First of Many Vulnerabilities
To make their discovery, the research team used the revolutionary gene editing system called CRISPR-Cas9. Using a virus to introduce this system into mouse lung cells, the investigators made their desired genetic changes in months instead of the years needed for conventional gene targeting. The team then disabled the KEAP1 gene in lung cancer cells that already had KRAS mutations, and metabolic tests confirmed the glutamate supply vulnerability this process created. Drug screens subsequently revealed that the Phase I clinical trial drug, CB-839, might be especially useful against cells with this combination of mutations.
Moving forward, Papagiannakopoulos says he has approached Calithera, the company developing CB-839, about the possibility of testing whether the drug is more effective in patients with KRAS and KEAP1 mutations. Beyond lung cancer, a second study published this week by the same team in the journal eLife found that KEAP-1 mutations might also make glutaminase inhibitors such as CB-839 more effective against other cancers, including melanoma, bone cancer, kidney cancer, urinary tract cancer, and colon cancer.
KRAS and KEAP1 represent just two on the team's list of the 18 most commonly mutated genes in lung adenocarcinoma. The researchers plan to work down the list, confirming the contribution of mutations in each gene to cancer cell survival, revealing related metabolic dependencies, and screening for drugs that may leverage them.
About 222,500 new cases of lung cancer are diagnosed each year, according to the American Cancer Society. About 40 percent of lung cancers are adenocarcinomas, which start in cells that would normally secrete mucus.

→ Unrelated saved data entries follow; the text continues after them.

==> src/verilog/dtm_timer.sv <==
// One 8-bit timer with prescaler, counter and two capture/compare channels
`timescale 1ns/100ps
`default_nettype none
module dtm_timer
   import dtm_pkg::*;
(
   input  wire logic       clk_sys,     // System clock
   input  wire logic       rst,         // Synchronous reset, active high
   input  wire logic       tick,        // System tick enable pulse
   input  wire logic [7:0] ctl,         // timer_control_reg value
   input  wire logic       clr_pls,     // counter_clear write pulse
   input  wire logic [7:0] cctl0,       // Channel 0 control
   input  wire logic [7:0] cctl1,       // Channel 1 control
   input  wire logic [7:0] cc0_wr,      // Channel 0 value written by software
   input  wire logic [7:0] cc1_wr,      // Channel 1 value written by software
   input  wire logic [1:0] cap_in,      // Channel inputs, already synchronised
   output logic      [7:0] cnt_r,       // Counter
   output logic      [7:0] cap0_r,      // Channel 0 capture value
   output logic      [7:0] cap1_r,      // Channel 1 capture value
   output logic      [7:0] cmp0_r,      // Active channel 0 compare value
   output logic      [1:0] pin_r,       // Compare outputs
   output logic            ovf_evt,     // Terminal count event
   output logic      [1:0] ch_evt,      // Capture or compare event
   output logic      [1:0] dma_evt      // Compare event (DMA trigger)
);
   logic [6:0] pre_r;
   logic       down_r;
   logic [1:0] in_d_r;
   logic       run_r;

   // Prescaler: divide tick by 2^div
   wire [2:0] div      = ctl[DTM_CTL_DIV_LSB +: 3];
   wire [6:0] pre_mask = 7'(({7'b0, 1'b1} << div) - 8'h01);
   wire       start    = ctl[DTM_CTL_START];
   wire       edge_en  = start && tick && ((pre_r & pre_mask) == pre_mask);
   wire [1:0] mode     = ctl[1:0];
   wire       ld_dn    = start && !run_r && (mode == DTM_MODE_DOWN); // Down-mode load cycle
   wire       at_top   = (cnt_r == cmp0_r);
   wire       at_zero  = (cnt_r == DTM_ZERO);

   // Next count per mode
   logic [7:0] cnt_nxt;
   logic       down_nxt;
   always_comb begin
      cnt_nxt  = cnt_r;
      down_nxt = down_r;
      case (dtm_mode_e'(mode))
         DTM_MODE_FREE: cnt_nxt = 8'(cnt_r + 8'h01);
         DTM_MODE_DOWN: cnt_nxt = at_zero ? cnt_r : 8'(cnt_r - 8'h01);
         DTM_MODE_MOD:  cnt_nxt = at_top ? DTM_ZERO : 8'(cnt_r + 8'h01);
         DTM_MODE_UPDN: begin
            if (!down_r && at_top && !at_zero) begin
               down_nxt = 1'b1;
               cnt_nxt  = 8'(cnt_r - 8'h01);
            end else if (down_r && at_zero) begin
               down_nxt = 1'b0;
               cnt_nxt  = at_top ? cnt_r : 8'(cnt_r + 8'h01);
            end else if (down_r) begin
               cnt_nxt = 8'(cnt_r - 8'h01);
            end else begin
               cnt_nxt = at_top ? cnt_r : 8'(cnt_r + 8'h01);
            end
         end
         default: cnt_nxt = cnt_r;
      endcase
   end

   // Terminal count event per mode, only on an active edge
   wire ovf_hit = (mode == DTM_MODE_FREE) ? (cnt_r == DTM_BYTE_MAX) :
                  (mode == DTM_MODE_DOWN) ? at_zero :
                  (mode == DTM_MODE_MOD)  ? at_top  : (down_r && at_zero);
   // The load cycle still sees the old zero count, so it must not flag
   assign ovf_evt = edge_en && ovf_hit && !ld_dn;

   // Counter, prescaler, direction and down-mode load
   always_ff @(posedge clk_sys) begin
      run_r <= rst ? 1'b0 : start;
      if (rst) begin
         cnt_r  <= DTM_ZERO;
         pre_r  <= '0;
         down_r <= 1'b0;
      end else if (clr_pls) begin
         cnt_r  <= DTM_ZERO;
         pre_r  <= '0;
         down_r <= 1'b0;
      end else begin
         if (ld_dn) begin
            cnt_r <= cmp0_r;
         end else if (edge_en) begin
            cnt_r  <= cnt_nxt;
            down_r <= down_nxt;
         end
         if (start && tick) pre_r <= 7'(pre_r + 7'h01);
      end
   end

   // Compare value: channel 0 buffered until counter is zero, channel 1 direct
   always_ff @(posedge clk_sys) begin
      if (rst) cmp0_r <= DTM_ZERO;
      else if (at_zero) cmp0_r <= cc0_wr;
   end

   // Channel logic for both channels
   wire [7:0] cctl [2];
   wire [7:0] cval [2];
   assign cctl[0] = cctl0;
   assign cctl[1] = cctl1;
   assign cval[0] = cmp0_r;
   assign cval[1] = cc1_wr;

   always_ff @(posedge clk_sys) begin
      in_d_r <= rst ? 2'b00 : cap_in;
   end

   for (genvar n = 0; n < 2; n++) begin : g_ch
      wire       cmp_md = cctl[n][DTM_CCTL_MODE];
      wire [2:0] cmpsel = cctl[n][DTM_CCTL_CMP_LSB +: 3];
      wire [1:0] capsel = cctl[n][1:0];
      wire rise = cap_in[n] && !in_d_r[n];
      wire fall = !cap_in[n] && in_d_r[n];
      wire cap_hit = start && !cmp_md &&
                     ((capsel[0] && rise) || (capsel[1] && fall));
      wire cmp_hit = start && cmp_md && edge_en && (cnt_r == cval[n]);
      wire zer_hit = start && cmp_md && edge_en && at_zero;
      wire max_hit = start && cmp_md && edge_en && (cnt_r == DTM_BYTE_MAX);
      assign ch_evt[n]  = cap_hit || cmp_hit;
      assign dma_evt[n] = cmp_hit;
      // Output pin registered so its edges are glitch-free
      always_ff @(posedge clk_sys) begin
         if (rst) begin
            pin_r[n] <= 1'b0;
         end else if (cmp_hit) begin
            case (dtm_cmp_e'(cmpsel))
               DTM_CMP_SET, DTM_CMP_SETMAX: pin_r[n] <= 1'b1;
               DTM_CMP_CLR, DTM_CMP_CLRMIN: pin_r[n] <= 1'b0;
               DTM_CMP_TGL:   pin_r[n] <= !pin_r[n];
               DTM_CMP_SETUP: pin_r[n] <= !down_r;
               DTM_CMP_CLRUP: pin_r[n] <= down_r;
               default:       pin_r[n] <= pin_r[n];
            endcase
         end else if (zer_hit && cmpsel == DTM_CMP_SETUP) begin
            pin_r[n] <= 1'b0;
         end else if (zer_hit && (cmpsel == DTM_CMP_CLRUP || cmpsel == DTM_CMP_CLRMIN)) begin
            pin_r[n] <= 1'b1;
         end else if (max_hit && cmpsel == DTM_CMP_SETMAX) begin
            pin_r[n] <= 1'b0;
         end
      end
   end

   // Capture registers
   always_ff @(posedge clk_sys) begin
      if (rst) begin
         cap0_r <= DTM_ZERO;
         cap1_r <= DTM_ZERO;
      end else begin
         if (g_ch[0].cap_hit) cap0_r <= cnt_r;
         if (g_ch[1].cap_hit) cap1_r <= cnt_r;
      end
   end
endmodule : dtm_timer
`default_nettype wire

==> src/verilog/dtm_top.sv <==
// Top: dual 8-bit timer with register port, flags, interrupts and DMA triggers
`timescale 1ns/100ps
`default_nettype none

// Overview of operation
// - Two timers, 8-bit counter, two channels
// - Count only on prescaled tick edges
// - Start bit runs, clearing freezes counter
// - Free-running counts 0x00 to 0xFF, wraps
// - Overflow flag at 0xFF, masked interrupt
// - Down mode loads channel 0, counts down
// - Modulo counts up to channel 0 value
// - Up/down counts up then down
// - Counter clear zeroes count, direction up
// - Selected input edge captures the counter
// - Inputs synchronised; pulses exceed one clock
// - Capture sets channel flag, masked interrupt
// - Compare match sets, clears, toggles pin
// - Channel 0 value latched at zero
// - Compare sets channel flag, masked interrupt
// - One interrupt line per timer
// - One flag register covers all events
// - Flag must clear; unmasking pending interrupts
// - DMA trigger pulse per channel compare
// - Mode codes: free, down, modulo, up/down
// - Prescale codes divide one to 128
// - Compare output mode encodings
// - Capture edge select encodings
module dtm_top
   import dtm_pkg::*;
#(
   parameter int NUM_TIMERS = 2  // Fixed at two timers
)(
   input  wire logic       clk_sys,   // System clock, 10 MHz
   input  wire logic       rst,       // Synchronous reset, active high
   input  wire logic [7:0] reg_addr,  // Register address
   input  wire logic [7:0] reg_wdata, // Write data
   input  wire logic       reg_wr,    // Write strobe
   input  wire logic       reg_rd,    // Read strobe
   output logic      [7:0] reg_rdata, // Read data, cycle after strobe
   input  wire logic [1:0] t0_in,     // Timer 0 channel inputs
   input  wire logic [1:0] t1_in,     // Timer 1 channel inputs
   output logic      [1:0] t0_out,    // Timer 0 compare outputs
   output logic      [1:0] t1_out,    // Timer 1 compare outputs
   output logic            t0_irq,    // Timer 0 interrupt request
   output logic            t1_irq,    // Timer 1 interrupt request
   output logic      [1:0] t0_dma,    // Timer 0 DMA trigger pulses
   output logic      [1:0] t1_dma     // Timer 1 DMA trigger pulses
);
   if (NUM_TIMERS != 2) begin : g_chk
      $error("dtm_top supports exactly two timers");
   end

   // Control registers
   logic [2:0] tick_speed_select_r;
   logic [7:0] ctl_r   [2];
   logic [7:0] cctl0_r [2];
   logic [7:0] cctl1_r [2];
   logic [7:0] cc0_r   [2];
   logic [7:0] cc1_r   [2];
   logic [5:0] flags_r;
   logic [6:0] tdiv_r;
   logic       tick_r;
   logic [3:0] sync1_r;
   logic [3:0] sync2_r;

   // Per-timer results
   wire [7:0] cnt  [2];
   wire [7:0] cap0 [2];
   wire [7:0] cap1 [2];
   wire [7:0] cmp0 [2];
   wire [1:0] pin  [2];
   wire       ovf  [2];
   wire [1:0] chev [2];
   wire [1:0] dmav [2];

   // Address decoding
   wire       in_t0   = (reg_addr[7:4] == DTM_ADDR_T0_BASE[7:4]);
   wire       in_t1   = (reg_addr[7:4] == DTM_ADDR_T1_BASE[7:4]);
   wire [3:0] ofs     = reg_addr[3:0];
   wire       wr_clk  = reg_wr && (reg_addr == DTM_ADDR_CLKCTL);
   wire       wr_flg  = reg_wr && (reg_addr == DTM_ADDR_IRQFLG);
   wire [1:0] wr_tsel = {reg_wr && in_t1, reg_wr && in_t0};

   // Tick generator: tick_speed_select divides the system clock by 2^n
   wire [6:0] tmask = 7'(({7'b0, 1'b1} << tick_speed_select_r) - 8'h01);
   always_ff @(posedge clk_sys) begin
      if (rst) begin
         tdiv_r <= '0;
         tick_r <= 1'b0;
      end else begin
         tdiv_r <= 7'(tdiv_r + 7'h01);
         tick_r <= ((tdiv_r & tmask) == tmask);
      end
   end

   always_ff @(posedge clk_sys) begin
      if (rst) tick_speed_select_r <= '0;
      else if (wr_clk) tick_speed_select_r <= reg_wdata[2:0];
   end

   // Two-flop synchronisers on channel inputs
   always_ff @(posedge clk_sys) begin
      if (rst) begin
         sync1_r <= '0;
         sync2_r <= '0;
      end else begin
         sync1_r <= {t1_in, t0_in};
         sync2_r <= sync1_r;
      end
   end

   // Per-timer registers and timer instances
   for (genvar t = 0; t < 2; t++) begin : g_tmr
      wire wr = wr_tsel[t];
      always_ff @(posedge clk_sys) begin
         if (rst) begin
            ctl_r[t]   <= DTM_CTL_RST;
            cctl0_r[t] <= DTM_CCTL_RST;
            cctl1_r[t] <= DTM_CCTL_RST;
            cc0_r[t]   <= DTM_ZERO;
            cc1_r[t]   <= DTM_ZERO;
         end else if (wr) begin
            if (ofs == DTM_OFS_CTL) begin
               ctl_r[t] <= reg_wdata & ~(8'h01 << DTM_CTL_CLR);
            end else if (ofs == DTM_OFS_CCTL0) begin
               cctl0_r[t] <= reg_wdata & 8'h7F;
            end else if (ofs == DTM_OFS_CC0) begin
               cc0_r[t] <= reg_wdata;
            end else if (ofs == DTM_OFS_CCTL1) begin
               cctl1_r[t] <= reg_wdata & 8'h7F;
            end else if (ofs == DTM_OFS_CC1) begin
               cc1_r[t] <= reg_wdata;
            end
         end
      end
      wire clr_pls = wr && (ofs == DTM_OFS_CTL) && reg_wdata[DTM_CTL_CLR];

      dtm_timer u_timer (
         .clk_sys (clk_sys),
         .rst     (rst),
         .tick    (tick_r),
         .ctl     (ctl_r[t]),
         .clr_pls (clr_pls),
         .cctl0   (cctl0_r[t]),
         .cctl1   (cctl1_r[t]),
         .cc0_wr  (cc0_r[t]),
         .cc1_wr  (cc1_r[t]),
         .cap_in  (sync2_r[2*t +: 2]),
         .cnt_r   (cnt[t]),
         .cap0_r  (cap0[t]),
         .cap1_r  (cap1[t]),
         .cmp0_r  (cmp0[t]),
         .pin_r   (pin[t]),
         .ovf_evt (ovf[t]),
         .ch_evt  (chev[t]),
         .dma_evt (dmav[t])
      );
   end

   // Flag set vector: overflow bits then channel bits, set wins over clear
   wire [5:0] flag_set = {chev[1], chev[0], ovf[1], ovf[0]};
   wire [5:0] flag_clr = wr_flg ? ~reg_wdata[5:0] : 6'h00;
   wire [5:0] flags_nxt = (flags_r & ~flag_clr) | flag_set;
   always_ff @(posedge clk_sys) begin
      if (rst) flags_r <= '0;
      else flags_r <= flags_nxt;
   end

   // Interrupt level: any flag with its mask set; unmasking a pending flag requests at once
   wire [1:0] irq_nxt;
   for (genvar t = 0; t < 2; t++) begin : g_irq
      wire ovf_req = flags_nxt[DTM_FLG_OVF0 + t] && ctl_r[t][DTM_CTL_OVERFLOW_IRQ_MASK];
      wire c0_req  = flags_nxt[DTM_FLG_CH00 + 2*t] && cctl0_r[t][DTM_CCTL_IM];
      wire c1_req  = flags_nxt[DTM_FLG_CH00 + 2*t + 1] && cctl1_r[t][DTM_CCTL_IM];
      assign irq_nxt[t] = ovf_req || c0_req || c1_req;
   end

   // Registered outputs
   always_ff @(posedge clk_sys) begin
      if (rst) begin
         t0_out <= '0;
         t1_out <= '0;
         t0_irq <= 1'b0;
         t1_irq <= 1'b0;
         t0_dma <= '0;
         t1_dma <= '0;
      end else begin
         t0_out <= pin[0];
         t1_out <= pin[1];
         t0_irq <= irq_nxt[0];
         t1_irq <= irq_nxt[1];
         t0_dma <= dmav[0];
         t1_dma <= dmav[1];
      end
   end

   // Read mux: capture value in capture mode, written value in compare mode
   wire       rt = in_t1;
   wire [7:0] v0 = cctl0_r[rt][DTM_CCTL_MODE] ? cc0_r[rt] : cap0[rt];
   wire [7:0] v1 = cctl1_r[rt][DTM_CCTL_MODE] ? cc1_r[rt] : cap1[rt];
   wire [7:0] tsel_rd = (ofs == DTM_OFS_CNT)   ? cnt[rt] :
                        (ofs == DTM_OFS_CTL)   ? ctl_r[rt] :
                        (ofs == DTM_OFS_CCTL0) ? cctl0_r[rt] :
                        (ofs == DTM_OFS_CC0)   ? v0 :
                        (ofs == DTM_OFS_CCTL1) ? cctl1_r[rt] :
                        (ofs == DTM_OFS_CC1)   ? v1 : DTM_ZERO;
   wire [7:0] rd_mux = (reg_addr == DTM_ADDR_CLKCTL) ? {5'b0, tick_speed_select_r} :
                       (reg_addr == DTM_ADDR_IRQFLG) ? {2'b0, flags_r} :
                       (in_t0 || in_t1)              ? tsel_rd : DTM_ZERO;

   // Read data valid only in the cycle after the strobe
   always_ff @(posedge clk_sys) begin
      if (rst) reg_rdata <= DTM_ZERO;
      else reg_rdata <= reg_rd ? rd_mux : DTM_ZERO;
   end
endmodule : dtm_top
`default_nettype wire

Along with Papagiannakopoulos, study authors in the Department of Pathology at the NYU School of Medicine were Simranjit Singh, Sarah LeBoeuf, Volkan Sayin, and Britney Martinez. Study authors from the Koch Institute for Integrative Cancer Research and Department of Biology at the Massachusetts Institute of Technology were Rodrigo Romero, Shawn Davidson, Matthew Bauer, Donald Ellis, Arjun Bhutkar, Francisco Sanchez-Rivera, Lakshmipriya Subbaraj, Matthew Vander Heiden, and co-corresponding author Tyler Jacks, a Howard Hughes Medical Institute Investigator. Also making important contributions were Roderick Bronson of Tufts University and Harvard Medical School; Justin Prigge and Edward Schmidt in the Department of Immunology and Infectious Diseases, Montana State University; and Craig Thomas at the National Institutes of Health (NIH) Chemical Genomics Center in Bethesda.

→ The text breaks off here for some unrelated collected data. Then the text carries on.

==> src/stop_ramp_seq.sv <==
`timescale 1ns/1ps
module stop_ramp_seq
  import drive_psm_pkg::*;
(
  // Clock and reset
  input wire logic i_clock,
  input wire logic i_rstn,
  // Request
  input wire logic i_start,
  input wire ramp_kind_t i_kind,
  input wire logic i_abort,
  // Motor feedback
  input wire logic i_standstill,
  // Status
  output logic o_braking,
  output ramp_kind_t o_kind,
  output logic o_done
);

  stop_state_t state_q;
  ramp_kind_t kind_q;
  logic done_q;

  // ----------------------------------------------------------------
  // Sequencer
  // ----------------------------------------------------------------
  // A new start wins over a running ramp, so a fault can retarget a stop
  always_ff @(posedge i_clock) begin
    if (!i_rstn) begin
      state_q <= SR_IDLE;
      kind_q <= RAMP_NONE;
      done_q <= 1'b0;
    end else begin
      done_q <= 1'b0;
      if (i_abort) begin
        state_q <= SR_IDLE;
        kind_q <= RAMP_NONE;
      end else if (i_start) begin
        kind_q <= i_kind;
        if (i_kind == RAMP_NONE) begin
          state_q <= SR_IDLE;
          done_q <= 1'b1;
        end else begin
          state_q <= SR_BRAKE;
        end
      end else begin
        unique case (state_q)
          SR_IDLE: begin
            kind_q <= RAMP_NONE;
          end
          SR_BRAKE: begin
            if (i_standstill) begin
              state_q <= SR_IDLE;
              done_q <= 1'b1;
            end
          end
          default: begin
            state_q <= SR_IDLE;
          end
        endcase
      end
    end
  end

  assign o_braking = (state_q == SR_BRAKE);
  assign o_kind = kind_q;
  assign o_done = done_q;

endmodule : stop_ramp_seq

This work was supported in part by the Koch Institute Support grant P30-CA14051 from the National Cancer Institute, NIH grant K22CA201088-01), National Science Foundation Graduate Research Fellowship grant 1122374, EMBO Long Term Fellowship ALTF 1451-2015 co-funded by the European Commission (LTCOFUND2013, GA-2013-609409) with support from Marie Curie Actions, Cancer Center Support Grant P30-CA14051. Additional support was provided by the American Cancer Society, Hope Funds for Cancer Research, the Swedish Medical Research Council, and the Howard Hughes Medical Institute.